Advice in relation to access to pharmacies and scheduled medicines

With the Christmas and New Year break approaching, many of us are looking forward to some time off. However, pharmacies will continue to operate over this time, and thus you may have employed a locum pharmacist to cover for your holiday.

The Pharmacy Council would like to remind you of your obligations regarding access and supplying keys, access codes and safe access to locums.

The Health Practitioner Regulation National Law (NSW) Schedule 5F, clause 11(1) state that a pharmacist is to be in charge of every pharmacy business in NSW, where a pharmacy business carried on in approved premises must be in the charge of a pharmacist who must personally supervise the carrying on of the business.

In real terms, this means that whenever a pharmacy is open and operating as a business, regardless of whether dispensing is undertaken, the pharmacy must have a registered pharmacist on the premises at all times.

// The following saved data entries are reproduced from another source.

--- src/rtl/seven_seg_if.sv ---
// Bus between the I/O register decode and the seven-segment scanner:
// digit writes and enable in, segment/anode drive and frame strobe out.
interface seven_seg_if #(
  parameter int DIGITS = 4
) ();
  logic              en;
  logic              wr_en;
  logic [2:0]        wr_addr;
  logic [3:0]        wr_data;
  logic [6:0]        seg;
  logic [DIGITS-1:0] an;
  logic              frame;

  modport master (output en, wr_en, wr_addr, wr_data, input seg, an, frame);
  modport slave  (input en, wr_en, wr_addr, wr_data, output seg, an, frame);
endinterface

--- src/rtl/seven_seg_scan.sv ---
// Multiplexed common-anode hex display scanner sharing one decoder across all digits.
// Optional leading-zero blanking is compiled in when SEVEN_SEG_LZB_EN is defined.
module seven_seg_scan #(
  parameter int DIGITS = 4,
  parameter int DIV    = 50000,
  parameter int BLANK  = 16
) (
  input  logic       clk,
  input  logic       reset_n,
  seven_seg_if.slave bus
);
  localparam int CW = $clog2(DIV);
  localparam int IW = $clog2(DIGITS);
  localparam logic [CW-1:0]     CNT_ZERO   = {CW{1'b0}};
  localparam logic [CW-1:0]     CNT_LAST   = CW'(DIV - 1);
  localparam logic [CW-1:0]     BLANK_LAST = CW'(BLANK - 1);
  localparam logic [IW-1:0]     IDX_ZERO   = {IW{1'b0}};
  localparam logic [IW-1:0]     IDX_LAST   = IW'(DIGITS - 1);
  localparam logic [DIGITS-1:0] AN_OFF     = {DIGITS{1'b1}};
  localparam logic [DIGITS-1:0] AN_ONE     = {{(DIGITS-1){1'b0}}, 1'b1};
  localparam logic [6:0]        SEG_OFF    = 7'h7F;

  typedef enum logic [1:0] {
    ST_IDLE  = 2'd0,
    ST_BLANK = 2'd1,
    ST_SHOW  = 2'd2
  } state_t;

  state_t            state_r;
  logic [CW-1:0]     cnt_r;
  logic [IW-1:0]     idx_r;
  logic [3:0]        cur_r;
  logic [3:0]        d_r   [DIGITS];
  logic [3:0]        eff_s [DIGITS];
  logic [3:0]        lat_s;
  logic [6:0]        seg_r;
  logic [DIGITS-1:0] an_r;
  logic              frame_r;
`ifdef SEVEN_SEG_LZB_EN
  logic              lzb_s;
  logic              cur_blank_r;
`endif

  function automatic logic [6:0] hex7(input logic [3:0] v);
    logic [6:0] s;
    case (v)
      4'h0:    s = 7'h40;
      4'h1:    s = 7'h79;
      4'h2:    s = 7'h24;
      4'h3:    s = 7'h30;
      4'h4:    s = 7'h19;
      4'h5:    s = 7'h12;
      4'h6:    s = 7'h02;
      4'h7:    s = 7'h78;
      4'h8:    s = 7'h00;
      4'h9:    s = 7'h10;
      4'hA:    s = 7'h08;
      4'hB:    s = 7'h03;
      4'hC:    s = 7'h46;
      4'hD:    s = 7'h21;
      4'hE:    s = 7'h06;
      4'hF:    s = 7'h0E;
      default: s = SEG_OFF;
    endcase
    return s;
  endfunction

  // Digit values as they will be after this edge, so a write on the latch edge is seen.
  always_comb begin
    lat_s = 4'h0;
    for (int i = 0; i < DIGITS; i++) begin
      eff_s[i] = (bus.wr_en && bus.wr_addr == 3'(i)) ? bus.wr_data : d_r[i];
      lat_s    = (idx_r == IW'(i)) ? eff_s[i] : lat_s;
    end
`ifdef SEVEN_SEG_LZB_EN
    lzb_s = (idx_r != IDX_ZERO);
    for (int j = 0; j < DIGITS; j++) begin
      lzb_s = (IW'(j) >= idx_r && eff_s[j] != 4'h0) ? 1'b0 : lzb_s;
    end
`endif
  end

  // Digit register file; out-of-range addresses match no entry.
  always_ff @(posedge clk or negedge reset_n) begin
    if (!reset_n) begin
      for (int i = 0; i < DIGITS; i++) d_r[i] <= 4'h0;
    end else begin
      for (int i = 0; i < DIGITS; i++) begin
        if (bus.wr_en && bus.wr_addr == 3'(i)) d_r[i] <= bus.wr_data;
      end
    end
  end

  // Scan FSM with registered pin drive; pins follow the state of the previous cycle.
  always_ff @(posedge clk or negedge reset_n) begin
    if (!reset_n) begin
      state_r <= ST_IDLE;
      cnt_r   <= CNT_ZERO;
      idx_r   <= IDX_ZERO;
      cur_r   <= 4'h0;
      seg_r   <= SEG_OFF;
      an_r    <= AN_OFF;
      frame_r <= 1'b0;
`ifdef SEVEN_SEG_LZB_EN
      cur_blank_r <= 1'b0;
`endif
    end else if (!bus.en) begin
      // Disable wins in every state and blanks the pins on the very next cycle.
      state_r <= ST_IDLE;
      cnt_r   <= CNT_ZERO;
      idx_r   <= IDX_ZERO;
      seg_r   <= SEG_OFF;
      an_r    <= AN_OFF;
      frame_r <= 1'b0;
    end else begin
      seg_r   <= SEG_OFF;
      an_r    <= AN_OFF;
      frame_r <= 1'b0;
      case (state_r)
        ST_IDLE: begin
          state_r <= ST_BLANK;
          cnt_r   <= CNT_ZERO;
          idx_r   <= IDX_ZERO;
        end
        ST_BLANK: begin
          if (cnt_r == BLANK_LAST) begin
            cur_r   <= lat_s;
            state_r <= ST_SHOW;
`ifdef SEVEN_SEG_LZB_EN
            cur_blank_r <= lzb_s;
`endif
          end
          cnt_r <= cnt_r + 1'b1;
        end
        ST_SHOW: begin
`ifdef SEVEN_SEG_LZB_EN
          if (!cur_blank_r) begin
            seg_r <= hex7(cur_r);
            an_r  <= ~(AN_ONE << idx_r);
          end
`else
          seg_r <= hex7(cur_r);
          an_r  <= ~(AN_ONE << idx_r);
`endif
          if (cnt_r == CNT_LAST) begin
            cnt_r   <= CNT_ZERO;
            idx_r   <= (idx_r == IDX_LAST) ? IDX_ZERO : idx_r + 1'b1;
            state_r <= ST_BLANK;
            frame_r <= (idx_r == IDX_LAST);
          end else begin
            cnt_r <= cnt_r + 1'b1;
          end
        end
        default: begin
          state_r <= ST_IDLE;
          cnt_r   <= CNT_ZERO;
          idx_r   <= IDX_ZERO;
        end
      endcase
    end
  end

  assign bus.seg   = seg_r;
  assign bus.an    = an_r;
  assign bus.frame = frame_r;
endmodule
--- src/flat_wrapper.sv ---
// flat-port wrapper written by rule: the top's interface ports become plain ports
module seven_seg_scan_flat 
#(
  parameter int DIGITS = 4,
  parameter int DIV    = 50000,
  parameter int BLANK  = 16
)
  (clk, reset_n, bus_en, bus_wr_en, bus_wr_addr, bus_wr_data, bus_seg, bus_an, bus_frame);
  seven_seg_if #(.DIGITS(DIGITS)) bus_i ();
  input  logic clk;
  input  logic reset_n;
  input wire logic [$bits(bus_i.en)-1:0] bus_en;
  input wire logic [$bits(bus_i.wr_en)-1:0] bus_wr_en;
  input wire logic [$bits(bus_i.wr_addr)-1:0] bus_wr_addr;
  input wire logic [$bits(bus_i.wr_data)-1:0] bus_wr_data;
  output wire logic [$bits(bus_i.seg)-1:0] bus_seg;
  output wire logic [$bits(bus_i.an)-1:0] bus_an;
  output wire logic [$bits(bus_i.frame)-1:0] bus_frame;
  assign bus_i.en = bus_en;
  assign bus_i.wr_en = bus_wr_en;
  assign bus_i.wr_addr = bus_wr_addr;
  assign bus_i.wr_data = bus_wr_data;
  assign bus_seg = bus_i.seg;
  assign bus_an = bus_i.an;
  assign bus_frame = bus_i.frame;
  seven_seg_scan #(.DIGITS(DIGITS), .DIV(DIV), .BLANK(BLANK)) u_core (.clk(clk), .reset_n(reset_n), .bus(bus_i));
endmodule
--- config.mk ---
export PLATFORM = sky130hd
export DESIGN_NAME = seven_seg_scan_flat
export DESIGN_NICKNAME = d
export VERILOG_FILES = /design/src/rtl/seven_seg_if.sv /design/src/rtl/seven_seg_scan.sv /design/src/flat_wrapper.sv
export SDC_FILE = /design/constraint.sdc
export NUM_CORES = 1
export LEC_CHECK = 0
export CAP_MARGIN = 20
export CORE_ASPECT_RATIO = 0.75
export CORE_MARGIN = 8
export CORE_UTILIZATION = 50
export CTS_CLUSTER_DIAMETER = 60
export DETAILED_ROUTE_END_ITERATION = 8
export HOLD_SLACK_MARGIN = 0.03
export PLACE_DENSITY = 0.74
export SLEW_MARGIN = 20
export SYNTH_ARGS = -nofsm -noshare
export SYNTH_HDL_FRONTEND = slang
export SYNTH_SLANG_ARGS = --single-unit
--- constraint.sdc ---
create_clock -name clk -period 2.2 [get_ports clk]
set_input_delay 0.33 -clock clk [delete_from_list [all_inputs] [get_ports clk]]
set_output_delay 0.33 -clock clk [all_outputs]
set_load 0.1 [all_outputs]
==> flow_metrics.tcl, run 1 <==
set metrics [dict create \
    path_buf_inv 0 \
    p_int_w 0.00153 \
    status "finished, final reports clean" \
    dieHeight_um 79.8 \
    core_area_mm2 0.00530 \
    clk_latency_ps 300 \
    seq_area_mm2 0.00132 \
    r2r-start "u_core.cnt_r[0]" \
    netlist_area_mm2 0.00272 \
    synth_top_area_frac 0.378 \
    ys_ff_latch 52 \
    grt_max_degree 25 \
    synth_top_flop_cell "dfrtp_1" \
    synthArstFlopShare 1.00 \
    n_antenna_cell 0 \
    hpwlAfterDp_um 3880 \
    drc 0 \
    p_per_area_mw_per_mm2 722 \
    power_w 0.00223 \
    num_rows 23 \
    grt_pass1_wl_um 9190 \
    die_area_mm2 0.00807 \
    mostFrequentLayoutCells "41 x dfrtp_1, 28 x nand2_1, 26 x nor2_1, 20 x buf_4, 16 x mux2_2" \
    clockBufferDepth 2 \
    syn_avg_cell_area_um2 10.6 \
    fin_util 0.585 \
    maxSlewViolCount 0 \
    required_ps 2360 \
    path_cells "ha_1 > and3_1 > and3_2 > a21oi_1 > o21ai_2 > nor2_1" \
    io_pins 23 \
    synth_area_leaders "dfrtp_1 38%, dfstp_2 11%, mux2_2 6.6%, ha_1 6.4%, nand2_1 3.9%" \
    fp.dieW_um 101 \
    cts_setup_buffers 0 \
    yosys.area.top_type "dfrtp_1" \
    grt.total_usage 0.142 \
    multi_input_area_mm2 0.00129 \
    area_delta_synth_final_pct 14.0 \
    drt_pass1_iterations 4 \
    clockRootBuffer "clkbuf_8" \
    clkPwrFrac 0.252 \
    yosysSeqAreaShare 0.484 \
    path_max_fanout 15 \
    setup_viol 0 \
    cts_buffers 5 \
    slowest_delay_ps 530 \
    yosysWarnings 0 \
    grt_overflow 0 \
    slowest_stage "o21ai_2" \
    hold_path_class "in -> async" \
    use_met3 0.0322 \
    vias 1928 \
    synth-edff-count 0 \
    switching_power_w 0.000709 \
    htree_levels 2 \
    finalCriticalPeriod_ps 1900 \
    critical_path_class "reg -> reg" \
    cts_tree "done" \
    switching_share 0.317 \
    start_kind "flop" \
    syn_inst 257 \
    max_cap_violations 0 \
    top_usage_layer "met2" \
    ir_drop_mv 0.493 \
    io_buffers 22 \
    hold_viol 0 \
    fillers 451 \
    ys_types 46 \
    wl_um 5350 \
    routedWlPerCell_um 14.9 \
    grt_setup_unrepaired "false" \
    crit_arrival_ps 2060 \
    post-route-period-util 0.864 \
    globalplace.congestion 0.820 \
    layout.nets 308 \
    endpoint_kind "flop" \
    pwr-share-comb 0.245 \
    p_leak_nw 1.25 \
    antenna_found_initial 0 \
    grt_use_met1 0.203 \
    ant_nets 0 \
    skew_ps 14.0 \
    syn_nets 282 \
    vias_per_cell 5.37 \
    grt_pass1_vias 1910 \
    crit_family "compound AO/OA/AOI/OAI gates" \
    fmax_mhz 526 \
    clock_sinks 52 \
    cts.clk_slew.worst_paths_ps 90 \
    seqPwrFrac 0.502 \
    drt_iter0_drc 125 \
    max_slew_margin 0.575 \
    critPathLaunch "u_core.cnt_r[0]" \
    whs_ps 427 \
    met2_usage 0.204 \
    final_common_cell "dfrtp_1" \
    start_util 0.513 \
    drive_gt1_frac 0.229 \
    tightest_slew_ps 632 \
]
==> sequential cells by signal, summed over array words and instances (netlist names) <==
name / flops
u_core.cnt_r: 16
u_core.d_r: 16
u_core.cur_r: 4
u_core.bus.frame: 1
u_core.bus.seg: 7
u_core.bus.an: 4
u_core.state_r: 2
u_core.idx_r: 2
==> power by group through the flow <==
| stage | clock network (W) | registers [W] | logic (W) |
|---|---|---|---|
| 3_3_place_gp | 0 | 0.00114 | 0.000533 |
| 4_1_cts | 0.000583 | 0.00112 | 0.000552 |
| 3_5_place_dp | 0 | 0.00114 | 0.000543 |
| 5_1_grt | 0.000624 | 0.00114 | 0.000598 |
| 6_report | 0.000564 | 0.00112 | 0.000548 |
| 2_1_floorplan | 0 | 0.00128 | 0.000253 |
==> cells in the mapped netlist (all sizes together) (5+ instances only) <==
master  number
mux2        16
buf          7
nand3       12
and3         5
dfrtp       41
nor2        26
clkbuf       5
xnor2        8
a21oi        5
xor2         6
inv         12
a21o         6
ha          14
dfstp       11
nand2       28
==> worst paths after layout <==
kind	cells after the start	endpoint	slack, ps
min	2	u_core.d_r[8]	430
max reg2reg	6	u_core.cnt_r[6]	300
min in group clk	1	u_core.cnt_r[0]	480
max in group asynchronous	3	u_core.bus.an[0]	1160
max	6	u_core.cnt_r[6]	300
min reg2reg	1	u_core.cnt_r[0]	480
==> layout make-up <==
class	count	area share
tap	75	0.0303
clock buffer	7	0.0279
timing repair buffer	31	0.0824
multi-input combinational	181	0.418
sequential	52	0.425
clock inverter	1	0.00242
inverter	12	0.0145
==> layer usage <==
metal | part of all wire | vias to the layer above
met5 | 0 | -
li1 | - | 944
met3 | 0.052 | 5
met1 | 0.51 | 927
met4 | 0.012 | 0
met2 | 0.42 | 52
==> cells by family after synthesis <==
group,count (synthesis),synth area share
compound gates,36,0.0986
xor+xnor,14,0.0451
fa+ha+maj,14,0.0645
buf+inv,24,0.0410
flops,52,0.484
mux,21,0.0894
simple gates,96,0.177
==> metrics by stage <==
stage	area, um2	cells	TNS [ps]	worst slack (ps)
3_3_place_gp	2990	350	0	77.1
6_report	3100	359	0	300
4_1_cts	3100	359	0	284
2_1_floorplan	2720	257	0	514
5_1_grt	3100	359	0	98.8
3_5_place_dp	2990	350	-112	-36.8
==> timing repair <==
item,4_1_cts,5_1_grt
endpoints found under the hold margin,8,0
hold buffers,1,0
resized for setup,1,0
endpoints found under the setup margin,14,0
No activity file was read; power rests on OpenSTA's default activity.
==> run 2: changes to the inputs <==
--- a/config.mk
+++ b/config.mk
@@ -13,7 +13,9 @@
 export DETAILED_ROUTE_END_ITERATION = 8
 export HOLD_SLACK_MARGIN = 0.03
 export PLACE_DENSITY = 0.74
+export REMOVE_ABC_BUFFERS = 1
 export SLEW_MARGIN = 20
 export SYNTH_ARGS = -nofsm -noshare
 export SYNTH_HDL_FRONTEND = slang
 export SYNTH_SLANG_ARGS = --single-unit
+export TNS_END_PERCENT = 30
==> run 2 against run 1 <==
  * Flip-flop and latch count did not move
  * Global-route usage fell by 0.29 points
  * First-iteration DRC count fell by 30%
  * Cell area decreased by 0.36%
==> flow_metrics.tcl, run 2 (synthesis results as in run 1) <==
set metrics [dict create \
    hold_path_class "in -> async" \
    finalCriticalPeriod_ps 1870 \
    setup_viol 0 \
    slowest_stage "or4_1" \
    io_buffers 22 \
    maxSlewViolCount 0 \
    clockBufferDepth 2 \
    clk_latency_ps 300 \
    p_per_area_mw_per_mm2 747 \
    hold_viol 0 \
    n_antenna_cell 0 \
    hpwlAfterDp_um 3880 \
    fillers 455 \
    max_cap_violations 0 \
    fin_area_mm2 0.00309 \
    drc 0 \
    area_delta_synth_final_pct 13.6 \
    wl_um 5310 \
    path_max_fanout 8 \
    placed_cell_area_mm2 0.00297 \
    clock_sinks 52 \
    ir_drop_mv 0.294 \
    skew_ps 9.43 \
    vias_per_cell 5.40 \
    status "finished, final reports clean" \
    core_area_mm2 0.00530 \
    antenna_found_initial 0 \
    setup_tns_ps 0 \
    fmax_mhz 534 \
    drt_iter0_drc 87 \
    required_ps 2390 \
    max_slew_margin 0.566 \
    io_pins 23 \
    cts_tree "done" \
    num_rows 23 \
    grt_overflow 0 \
    grt_pass1_vias 1873 \
    endpoint_kind "flop" \
    layout.nets 305 \
    grt_setup_unrepaired "false" \
    p_leak_nw 1.25 \
    cts_buffers 5 \
    clockRootBuffer "clkbuf_8" \
    tightest_slew_ps 650 \
    post-route-period-util 0.852 \
    start_util 0.513 \
    htree_levels 2 \
    routedWlPerCell_um 14.9 \
    final_common_cell "dfrtp_1" \
    globalplace.congestion 0.824 \
    hold_buffers 0 \
    drive_gt1_frac 0.224 \
    crit_arrival_ps 2060 \
    grt_max_degree 53 \
    dieHeight_um 79.8 \
    grt.total_usage 0.139 \
    path_cells "or4_1 > nor2_1 > and3_1 > nand2_1 > o22a_1" \
    start_kind "flop" \
    mostFrequentLayoutCells "41 x dfrtp_1, 28 x nand2_1, 26 x nor2_1, 18 x buf_4, 16 x mux2_2" \
    drt_pass1_iterations 4 \
    slowest_delay_ps 530 \
    fp.dieW_um 101 \
    cts.clk_slew.worst_paths_ps 90 \
    vias 1922 \
    die_area_mm2 0.00807 \
    critical_path_class "reg -> reg" \
    ant_nets 0 \
    grt_pass1_wl_um 9050 \
]
[run 2: cell count changes in the layout (fill, tap and decap cells not counted)]
cell and change:
buf_4 -2, bufinv_16 +1, clkbuf_8 -1, clkinv_2 +1, clkinvlp_4 -1, dlygate4sd3_1 -1
[run 2: stage by stage]
step                       util  cells  worst slack, ps  power [W]  hold WS, ps
after floorplan               -    245              372    0.00152         34.4
after global placement    0.562    348            -1.35    0.00167          473
after detailed placement  0.562    348            -37.4    0.00168          483
after CTS                 0.582    356             17.4    0.00232          152
after global routing      0.583    356              215    0.00242          190
final                     0.583    356              326    0.00230          127
[run 2: final cells by class]
class	instances	area [um2]	share of cell area
Clock buffer	6	72.6	0.0235
Tap cell	75	93.8	0.0304
Sequential cell	52	1320	0.426
Clock inverter	2	35.0	0.0114
Multi-Input combinational cell	181	1290	0.419
Inverter	12	45.0	0.0146
Timing Repair Buffer	28	230	0.0746
[run 2: routing by layer]
| layer | up-vias | track usage | share of wire |
|---|---|---|---|
| li1 | 940 | - | - |
| met1 | 945 | 0.202 | 0.51 |
| met2 | 35 | 0.202 | 0.43 |
| met3 | 2 | 0.0261 | 0.046 |
| met4 | 0 | 0.0430 | 0.0064 |
| met5 | - | 0 | 0 |
[run 2: worst paths after layout]
path	cells past startpoint	startpoint	endpoint	slack (ps)
setup / recovery	5	u_core.cnt_r[6]	u_core.cur_r[0]	330
hold / removal	2	reset_n	u_core.d_r[9]	130
setup reg to reg	5	u_core.cnt_r[6]	u_core.cur_r[0]	330
hold reg to reg	1	u_core.cnt_r[0]	u_core.cnt_r[0]	500
max in group asynchronous	2	reset_n	u_core.bus.frame	1630
min in group clk	1	u_core.cnt_r[0]	u_core.cnt_r[0]	500
[run 2: repair_timing]
| item | 4_1_cts | 5_1_grt |
|---|---|---|
| endpoints found under the hold margin | 0 | 0 |
| endpoints found under the setup margin | 0 | 15 |
| resized for setup | 0 | 1 |
| buffers inserted | 0 | 0 |
[run 2: power breakdown]
part           leakage (nW)  internal (W)  switching [W]
combinational         0.539      0.000195       0.000350
sequential            0.655       0.00107      0.0000505
clock                0.0552      0.000338       0.000298
total                  1.25       0.00161       0.000699
[run 2: critical path, delay by kind of cell (launching register included)]
family | cells | cell delay, ps
compound gates | 1 | 170
flops | 1 | 470
simple gates | 4 | 1130
==> run 3: changes to the inputs <==
--- a/config.mk
+++ b/config.mk
@@ -5,8 +5,8 @@
 export SDC_FILE = /design/constraint.sdc
 export NUM_CORES = 1
 export LEC_CHECK = 0
-export CAP_MARGIN = 20
-export CORE_ASPECT_RATIO = 0.75
+export CAP_MARGIN = 30
+export CORE_ASPECT_RATIO = 1.5
 export CORE_MARGIN = 8
 export CORE_UTILIZATION = 50
 export CTS_CLUSTER_DIAMETER = 60
==> run 3 against run 2 <==
  * Clock skew up 4.3 ps
  * Count of clock-buffer cells in the layout unchanged
  * Register-to-register slack worse by 130 ps
  * Flip-flop and latch count stayed put
  * Setup slack got worse by 130 ps
  * Maximum frequency shrank 6.6%
  * Largest cell class unchanged
  * Highest routed layer unchanged
==> flow_metrics.tcl, run 3 (synthesis results as in run 1) <==
set metrics [dict create \
    status "finished, final reports clean" \
    clock_sinks 52 \
    grt_pass1_wl_um 9610 \
    path_cells "ha_1 > and3_1 > and3_2 > a21oi_1 > o21ai_1 > buf_4 > nor2_1" \
    final_common_cell "dfrtp_1" \
    wl_um 5440 \
    grt_overflow 0 \
    required_ps 2400 \
    grt_use_met1 0.142 \
    vias_per_cell 5.53 \
    cts.clk_slew.worst_paths_ps 100 \
    rrSetupSlack_ps 190 \
    path_max_fanout 8 \
    power_w 0.00230 \
    slowest_stage "o21ai_1" \
    start_util 0.506 \
    routedWlPerCell_um 15.4 \
    area_delta_synth_final_pct 14.3 \
    crit_arrival_ps 2210 \
    setup_viol 0 \
    skew_ps 13.7 \
    finalCriticalPeriod_ps 2010 \
    worstReg2RegEnd "u_core.cnt_r[5]" \
    p_leak_nw 1.27 \
    max_slew_margin 0.587 \
    path_buf_inv 1 \
    antenna_found_initial 0 \
    clk_latency_ps 320 \
    setup_tns_ps 0 \
    hpwlAfterDp_um 4080 \
    core_area_mm2 0.00537 \
    r2r-start "u_core.cnt_r[0]" \
    drive_gt1_frac 0.230 \
    rr_worst_depth 7 \
    fmax_mhz 499 \
    ant_nets 0 \
    cts_buffers 5 \
    clockRootBuffer "clkbuf_8" \
    grt.total_usage 0.145 \
    p_per_area_mw_per_mm2 741 \
    fp.dieW_um 76.2 \
    mostFrequentLayoutCells "41 x dfrtp_1, 28 x nand2_1, 26 x nor2_1, 19 x buf_4, 16 x mux2_2" \
    hold_path_class "in -> async" \
    max_cap_violations 0 \
    tightest_slew_ps 620 \
    num_rows 33 \
    hold_viol 0 \
    io_pins 23 \
    cts_tree "done" \
    io_buffers 22 \
    globalplace.congestion 0.867 \
    met2_usage 0.278 \
    drt_iter0_drc 115 \
    endpoint_kind "flop" \
    cts_setup_buffers 0 \
    maxSlewViolCount 0 \
    drc 0 \
    layout.nets 307 \
    grt_setup_unrepaired "false" \
    n_antenna_cell 0 \
    vias 1952 \
    die_area_mm2 0.00810 \
    crit_family "compound AO/OA/AOI/OAI gates" \
    grt_max_degree 28 \
    start_kind "flop" \
    clockBufferDepth 2 \
    cts_resized 0 \
    hold_buffers 0 \
    drt_pass1_iterations 4 \
    critical_path_class "reg -> reg" \
    post-route-period-util 0.911 \
    top_usage_layer "met2" \
    htree_levels 2 \
    ir_drop_mv 0.426 \
    grt_pass1_vias 2071 \
    use_met3 0.0313 \
    dieHeight_um 106 \
    slowest_delay_ps 460 \
]
==> run 3: per-stage QoR <==
stage | instances | setup WS, ps | hold slack (ps) | area (um2) | utilization
after floorplan | 245 | 372 | 34.4 | 2650 | -
after global placement | 344 | 25.8 | 386 | 2990 | 0.557
after detailed placement | 345 | 122 | 383 | 3000 | 0.558
after CTS | 353 | 180 | 30.6 | 3100 | 0.578
after global routing | 353 | 21.0 | 50.3 | 3100 | 0.578
final | 353 | 195 | 20.8 | 3100 | 0.578
==> run 3: layer usage <==
| layer | vias up | wire length [um] |
|---|---|---|
| li1 | 947 | - |
| met1 | 970 | 2170 |
| met2 | 26 | 3020 |
| met3 | 9 | 133 |
| met4 | 0 | 119 |
| met5 | - | 0 |
==> run 3: power by group <==
part	leakage, nW	switching [W]	internal (W)
logic	0.553	0.000340	0.000200
registers	0.655	0.0000475	0.00107
clock network	0.0573	0.000340	0.000299
==> run 3: worst register-to-register path: cells and delay by family (launching register included) <==
family / cells / cell delay, ps
and+or+nand+nor: 3 / 490
AOI/OAI and AO/OA: 2 / 540
adders and majority gates: 1 / 200
DFF: 1 / 400
buffers and inverters: 1 / 260
==> run 3: how the worst max path moves through the flow <==
stage | start | endpoint | slack (ps) | cells after the start
after floorplan | u_core.cnt_r[0] | u_core.cnt_r[10] | 370 | 6
after global placement | bus_en | u_core.cnt_r[9] | 30 | 4
after detailed placement | bus_wr_addr[1] | u_core.cur_r[1] | 120 | 6
after CTS | u_core.cnt_r[0] | u_core.cnt_r[5] | 180 | 7
after global routing | u_core.cnt_r[0] | u_core.cnt_r[5] | 20 | 7
final | u_core.cnt_r[0] | u_core.cnt_r[5] | 190 | 7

Whilst we understand that sometimes a locum may not be able to gain keys to a pharmacy prior to arrival, the pharmacy should never be opened by non-pharmacist staff, as this is a contravention the national law.

Also, within the NSW Poisons and Therapeutic Goods Regulation 2008, there are requirements around access to scheduled substances. Schedule 4 substances must be stored out of access to the public, and S8 medications must be stored in a safe, which must be kept securely locked when not in immediate use.

Any key or the device to unlock the safe must be kept on the person of a pharmacist whenever it is on the same premises as the safe, and is removed from the premises whenever there is no pharmacist at those premises. Alternately it may be kept in a separately locked safe to which only a pharmacist has access, and any code or combination that is required to unlock the safe is not to be divulged to any unauthorised person.

In practice, this means that any S8 key must not be given to a pharmacy assistant or technician, and that a provision must be made to have such a key stored in a pin code safe or lockbox, to allow for the pharmacist to access, without access being granted to any non-pharmacist employees.

Take home points for pharmacy access

  • Keys to the pharmacy should be given directly to the locum pharmacist.
  • If you are unable to do so, use a lock box, or provide the alarm pin codes only to pharmacist staff to prevent access by non-pharmacist staff without a pharmacist present.
  • Keys or access codes to the drug safe should not be given to non-pharmacist employees or other persons, including spouses of pharmacist.
  • Do not divulge the pharmacy alarm code to non-pharmacist staff.
  • Ensure that pharmacist staff are the first to arrive at the store, wherever possible.
  • Ensure all staff know to wait until the pharmacist has arrived before entering the pharmacy.

A contravention of the National Law or NSW Regulation may form grounds for a complaint of unsatisfactory professional conduct, and in the case of a statutory offence, the proprietor(s) and/or pharmacist in charge may be prosecuted in a Court of summary jurisdiction.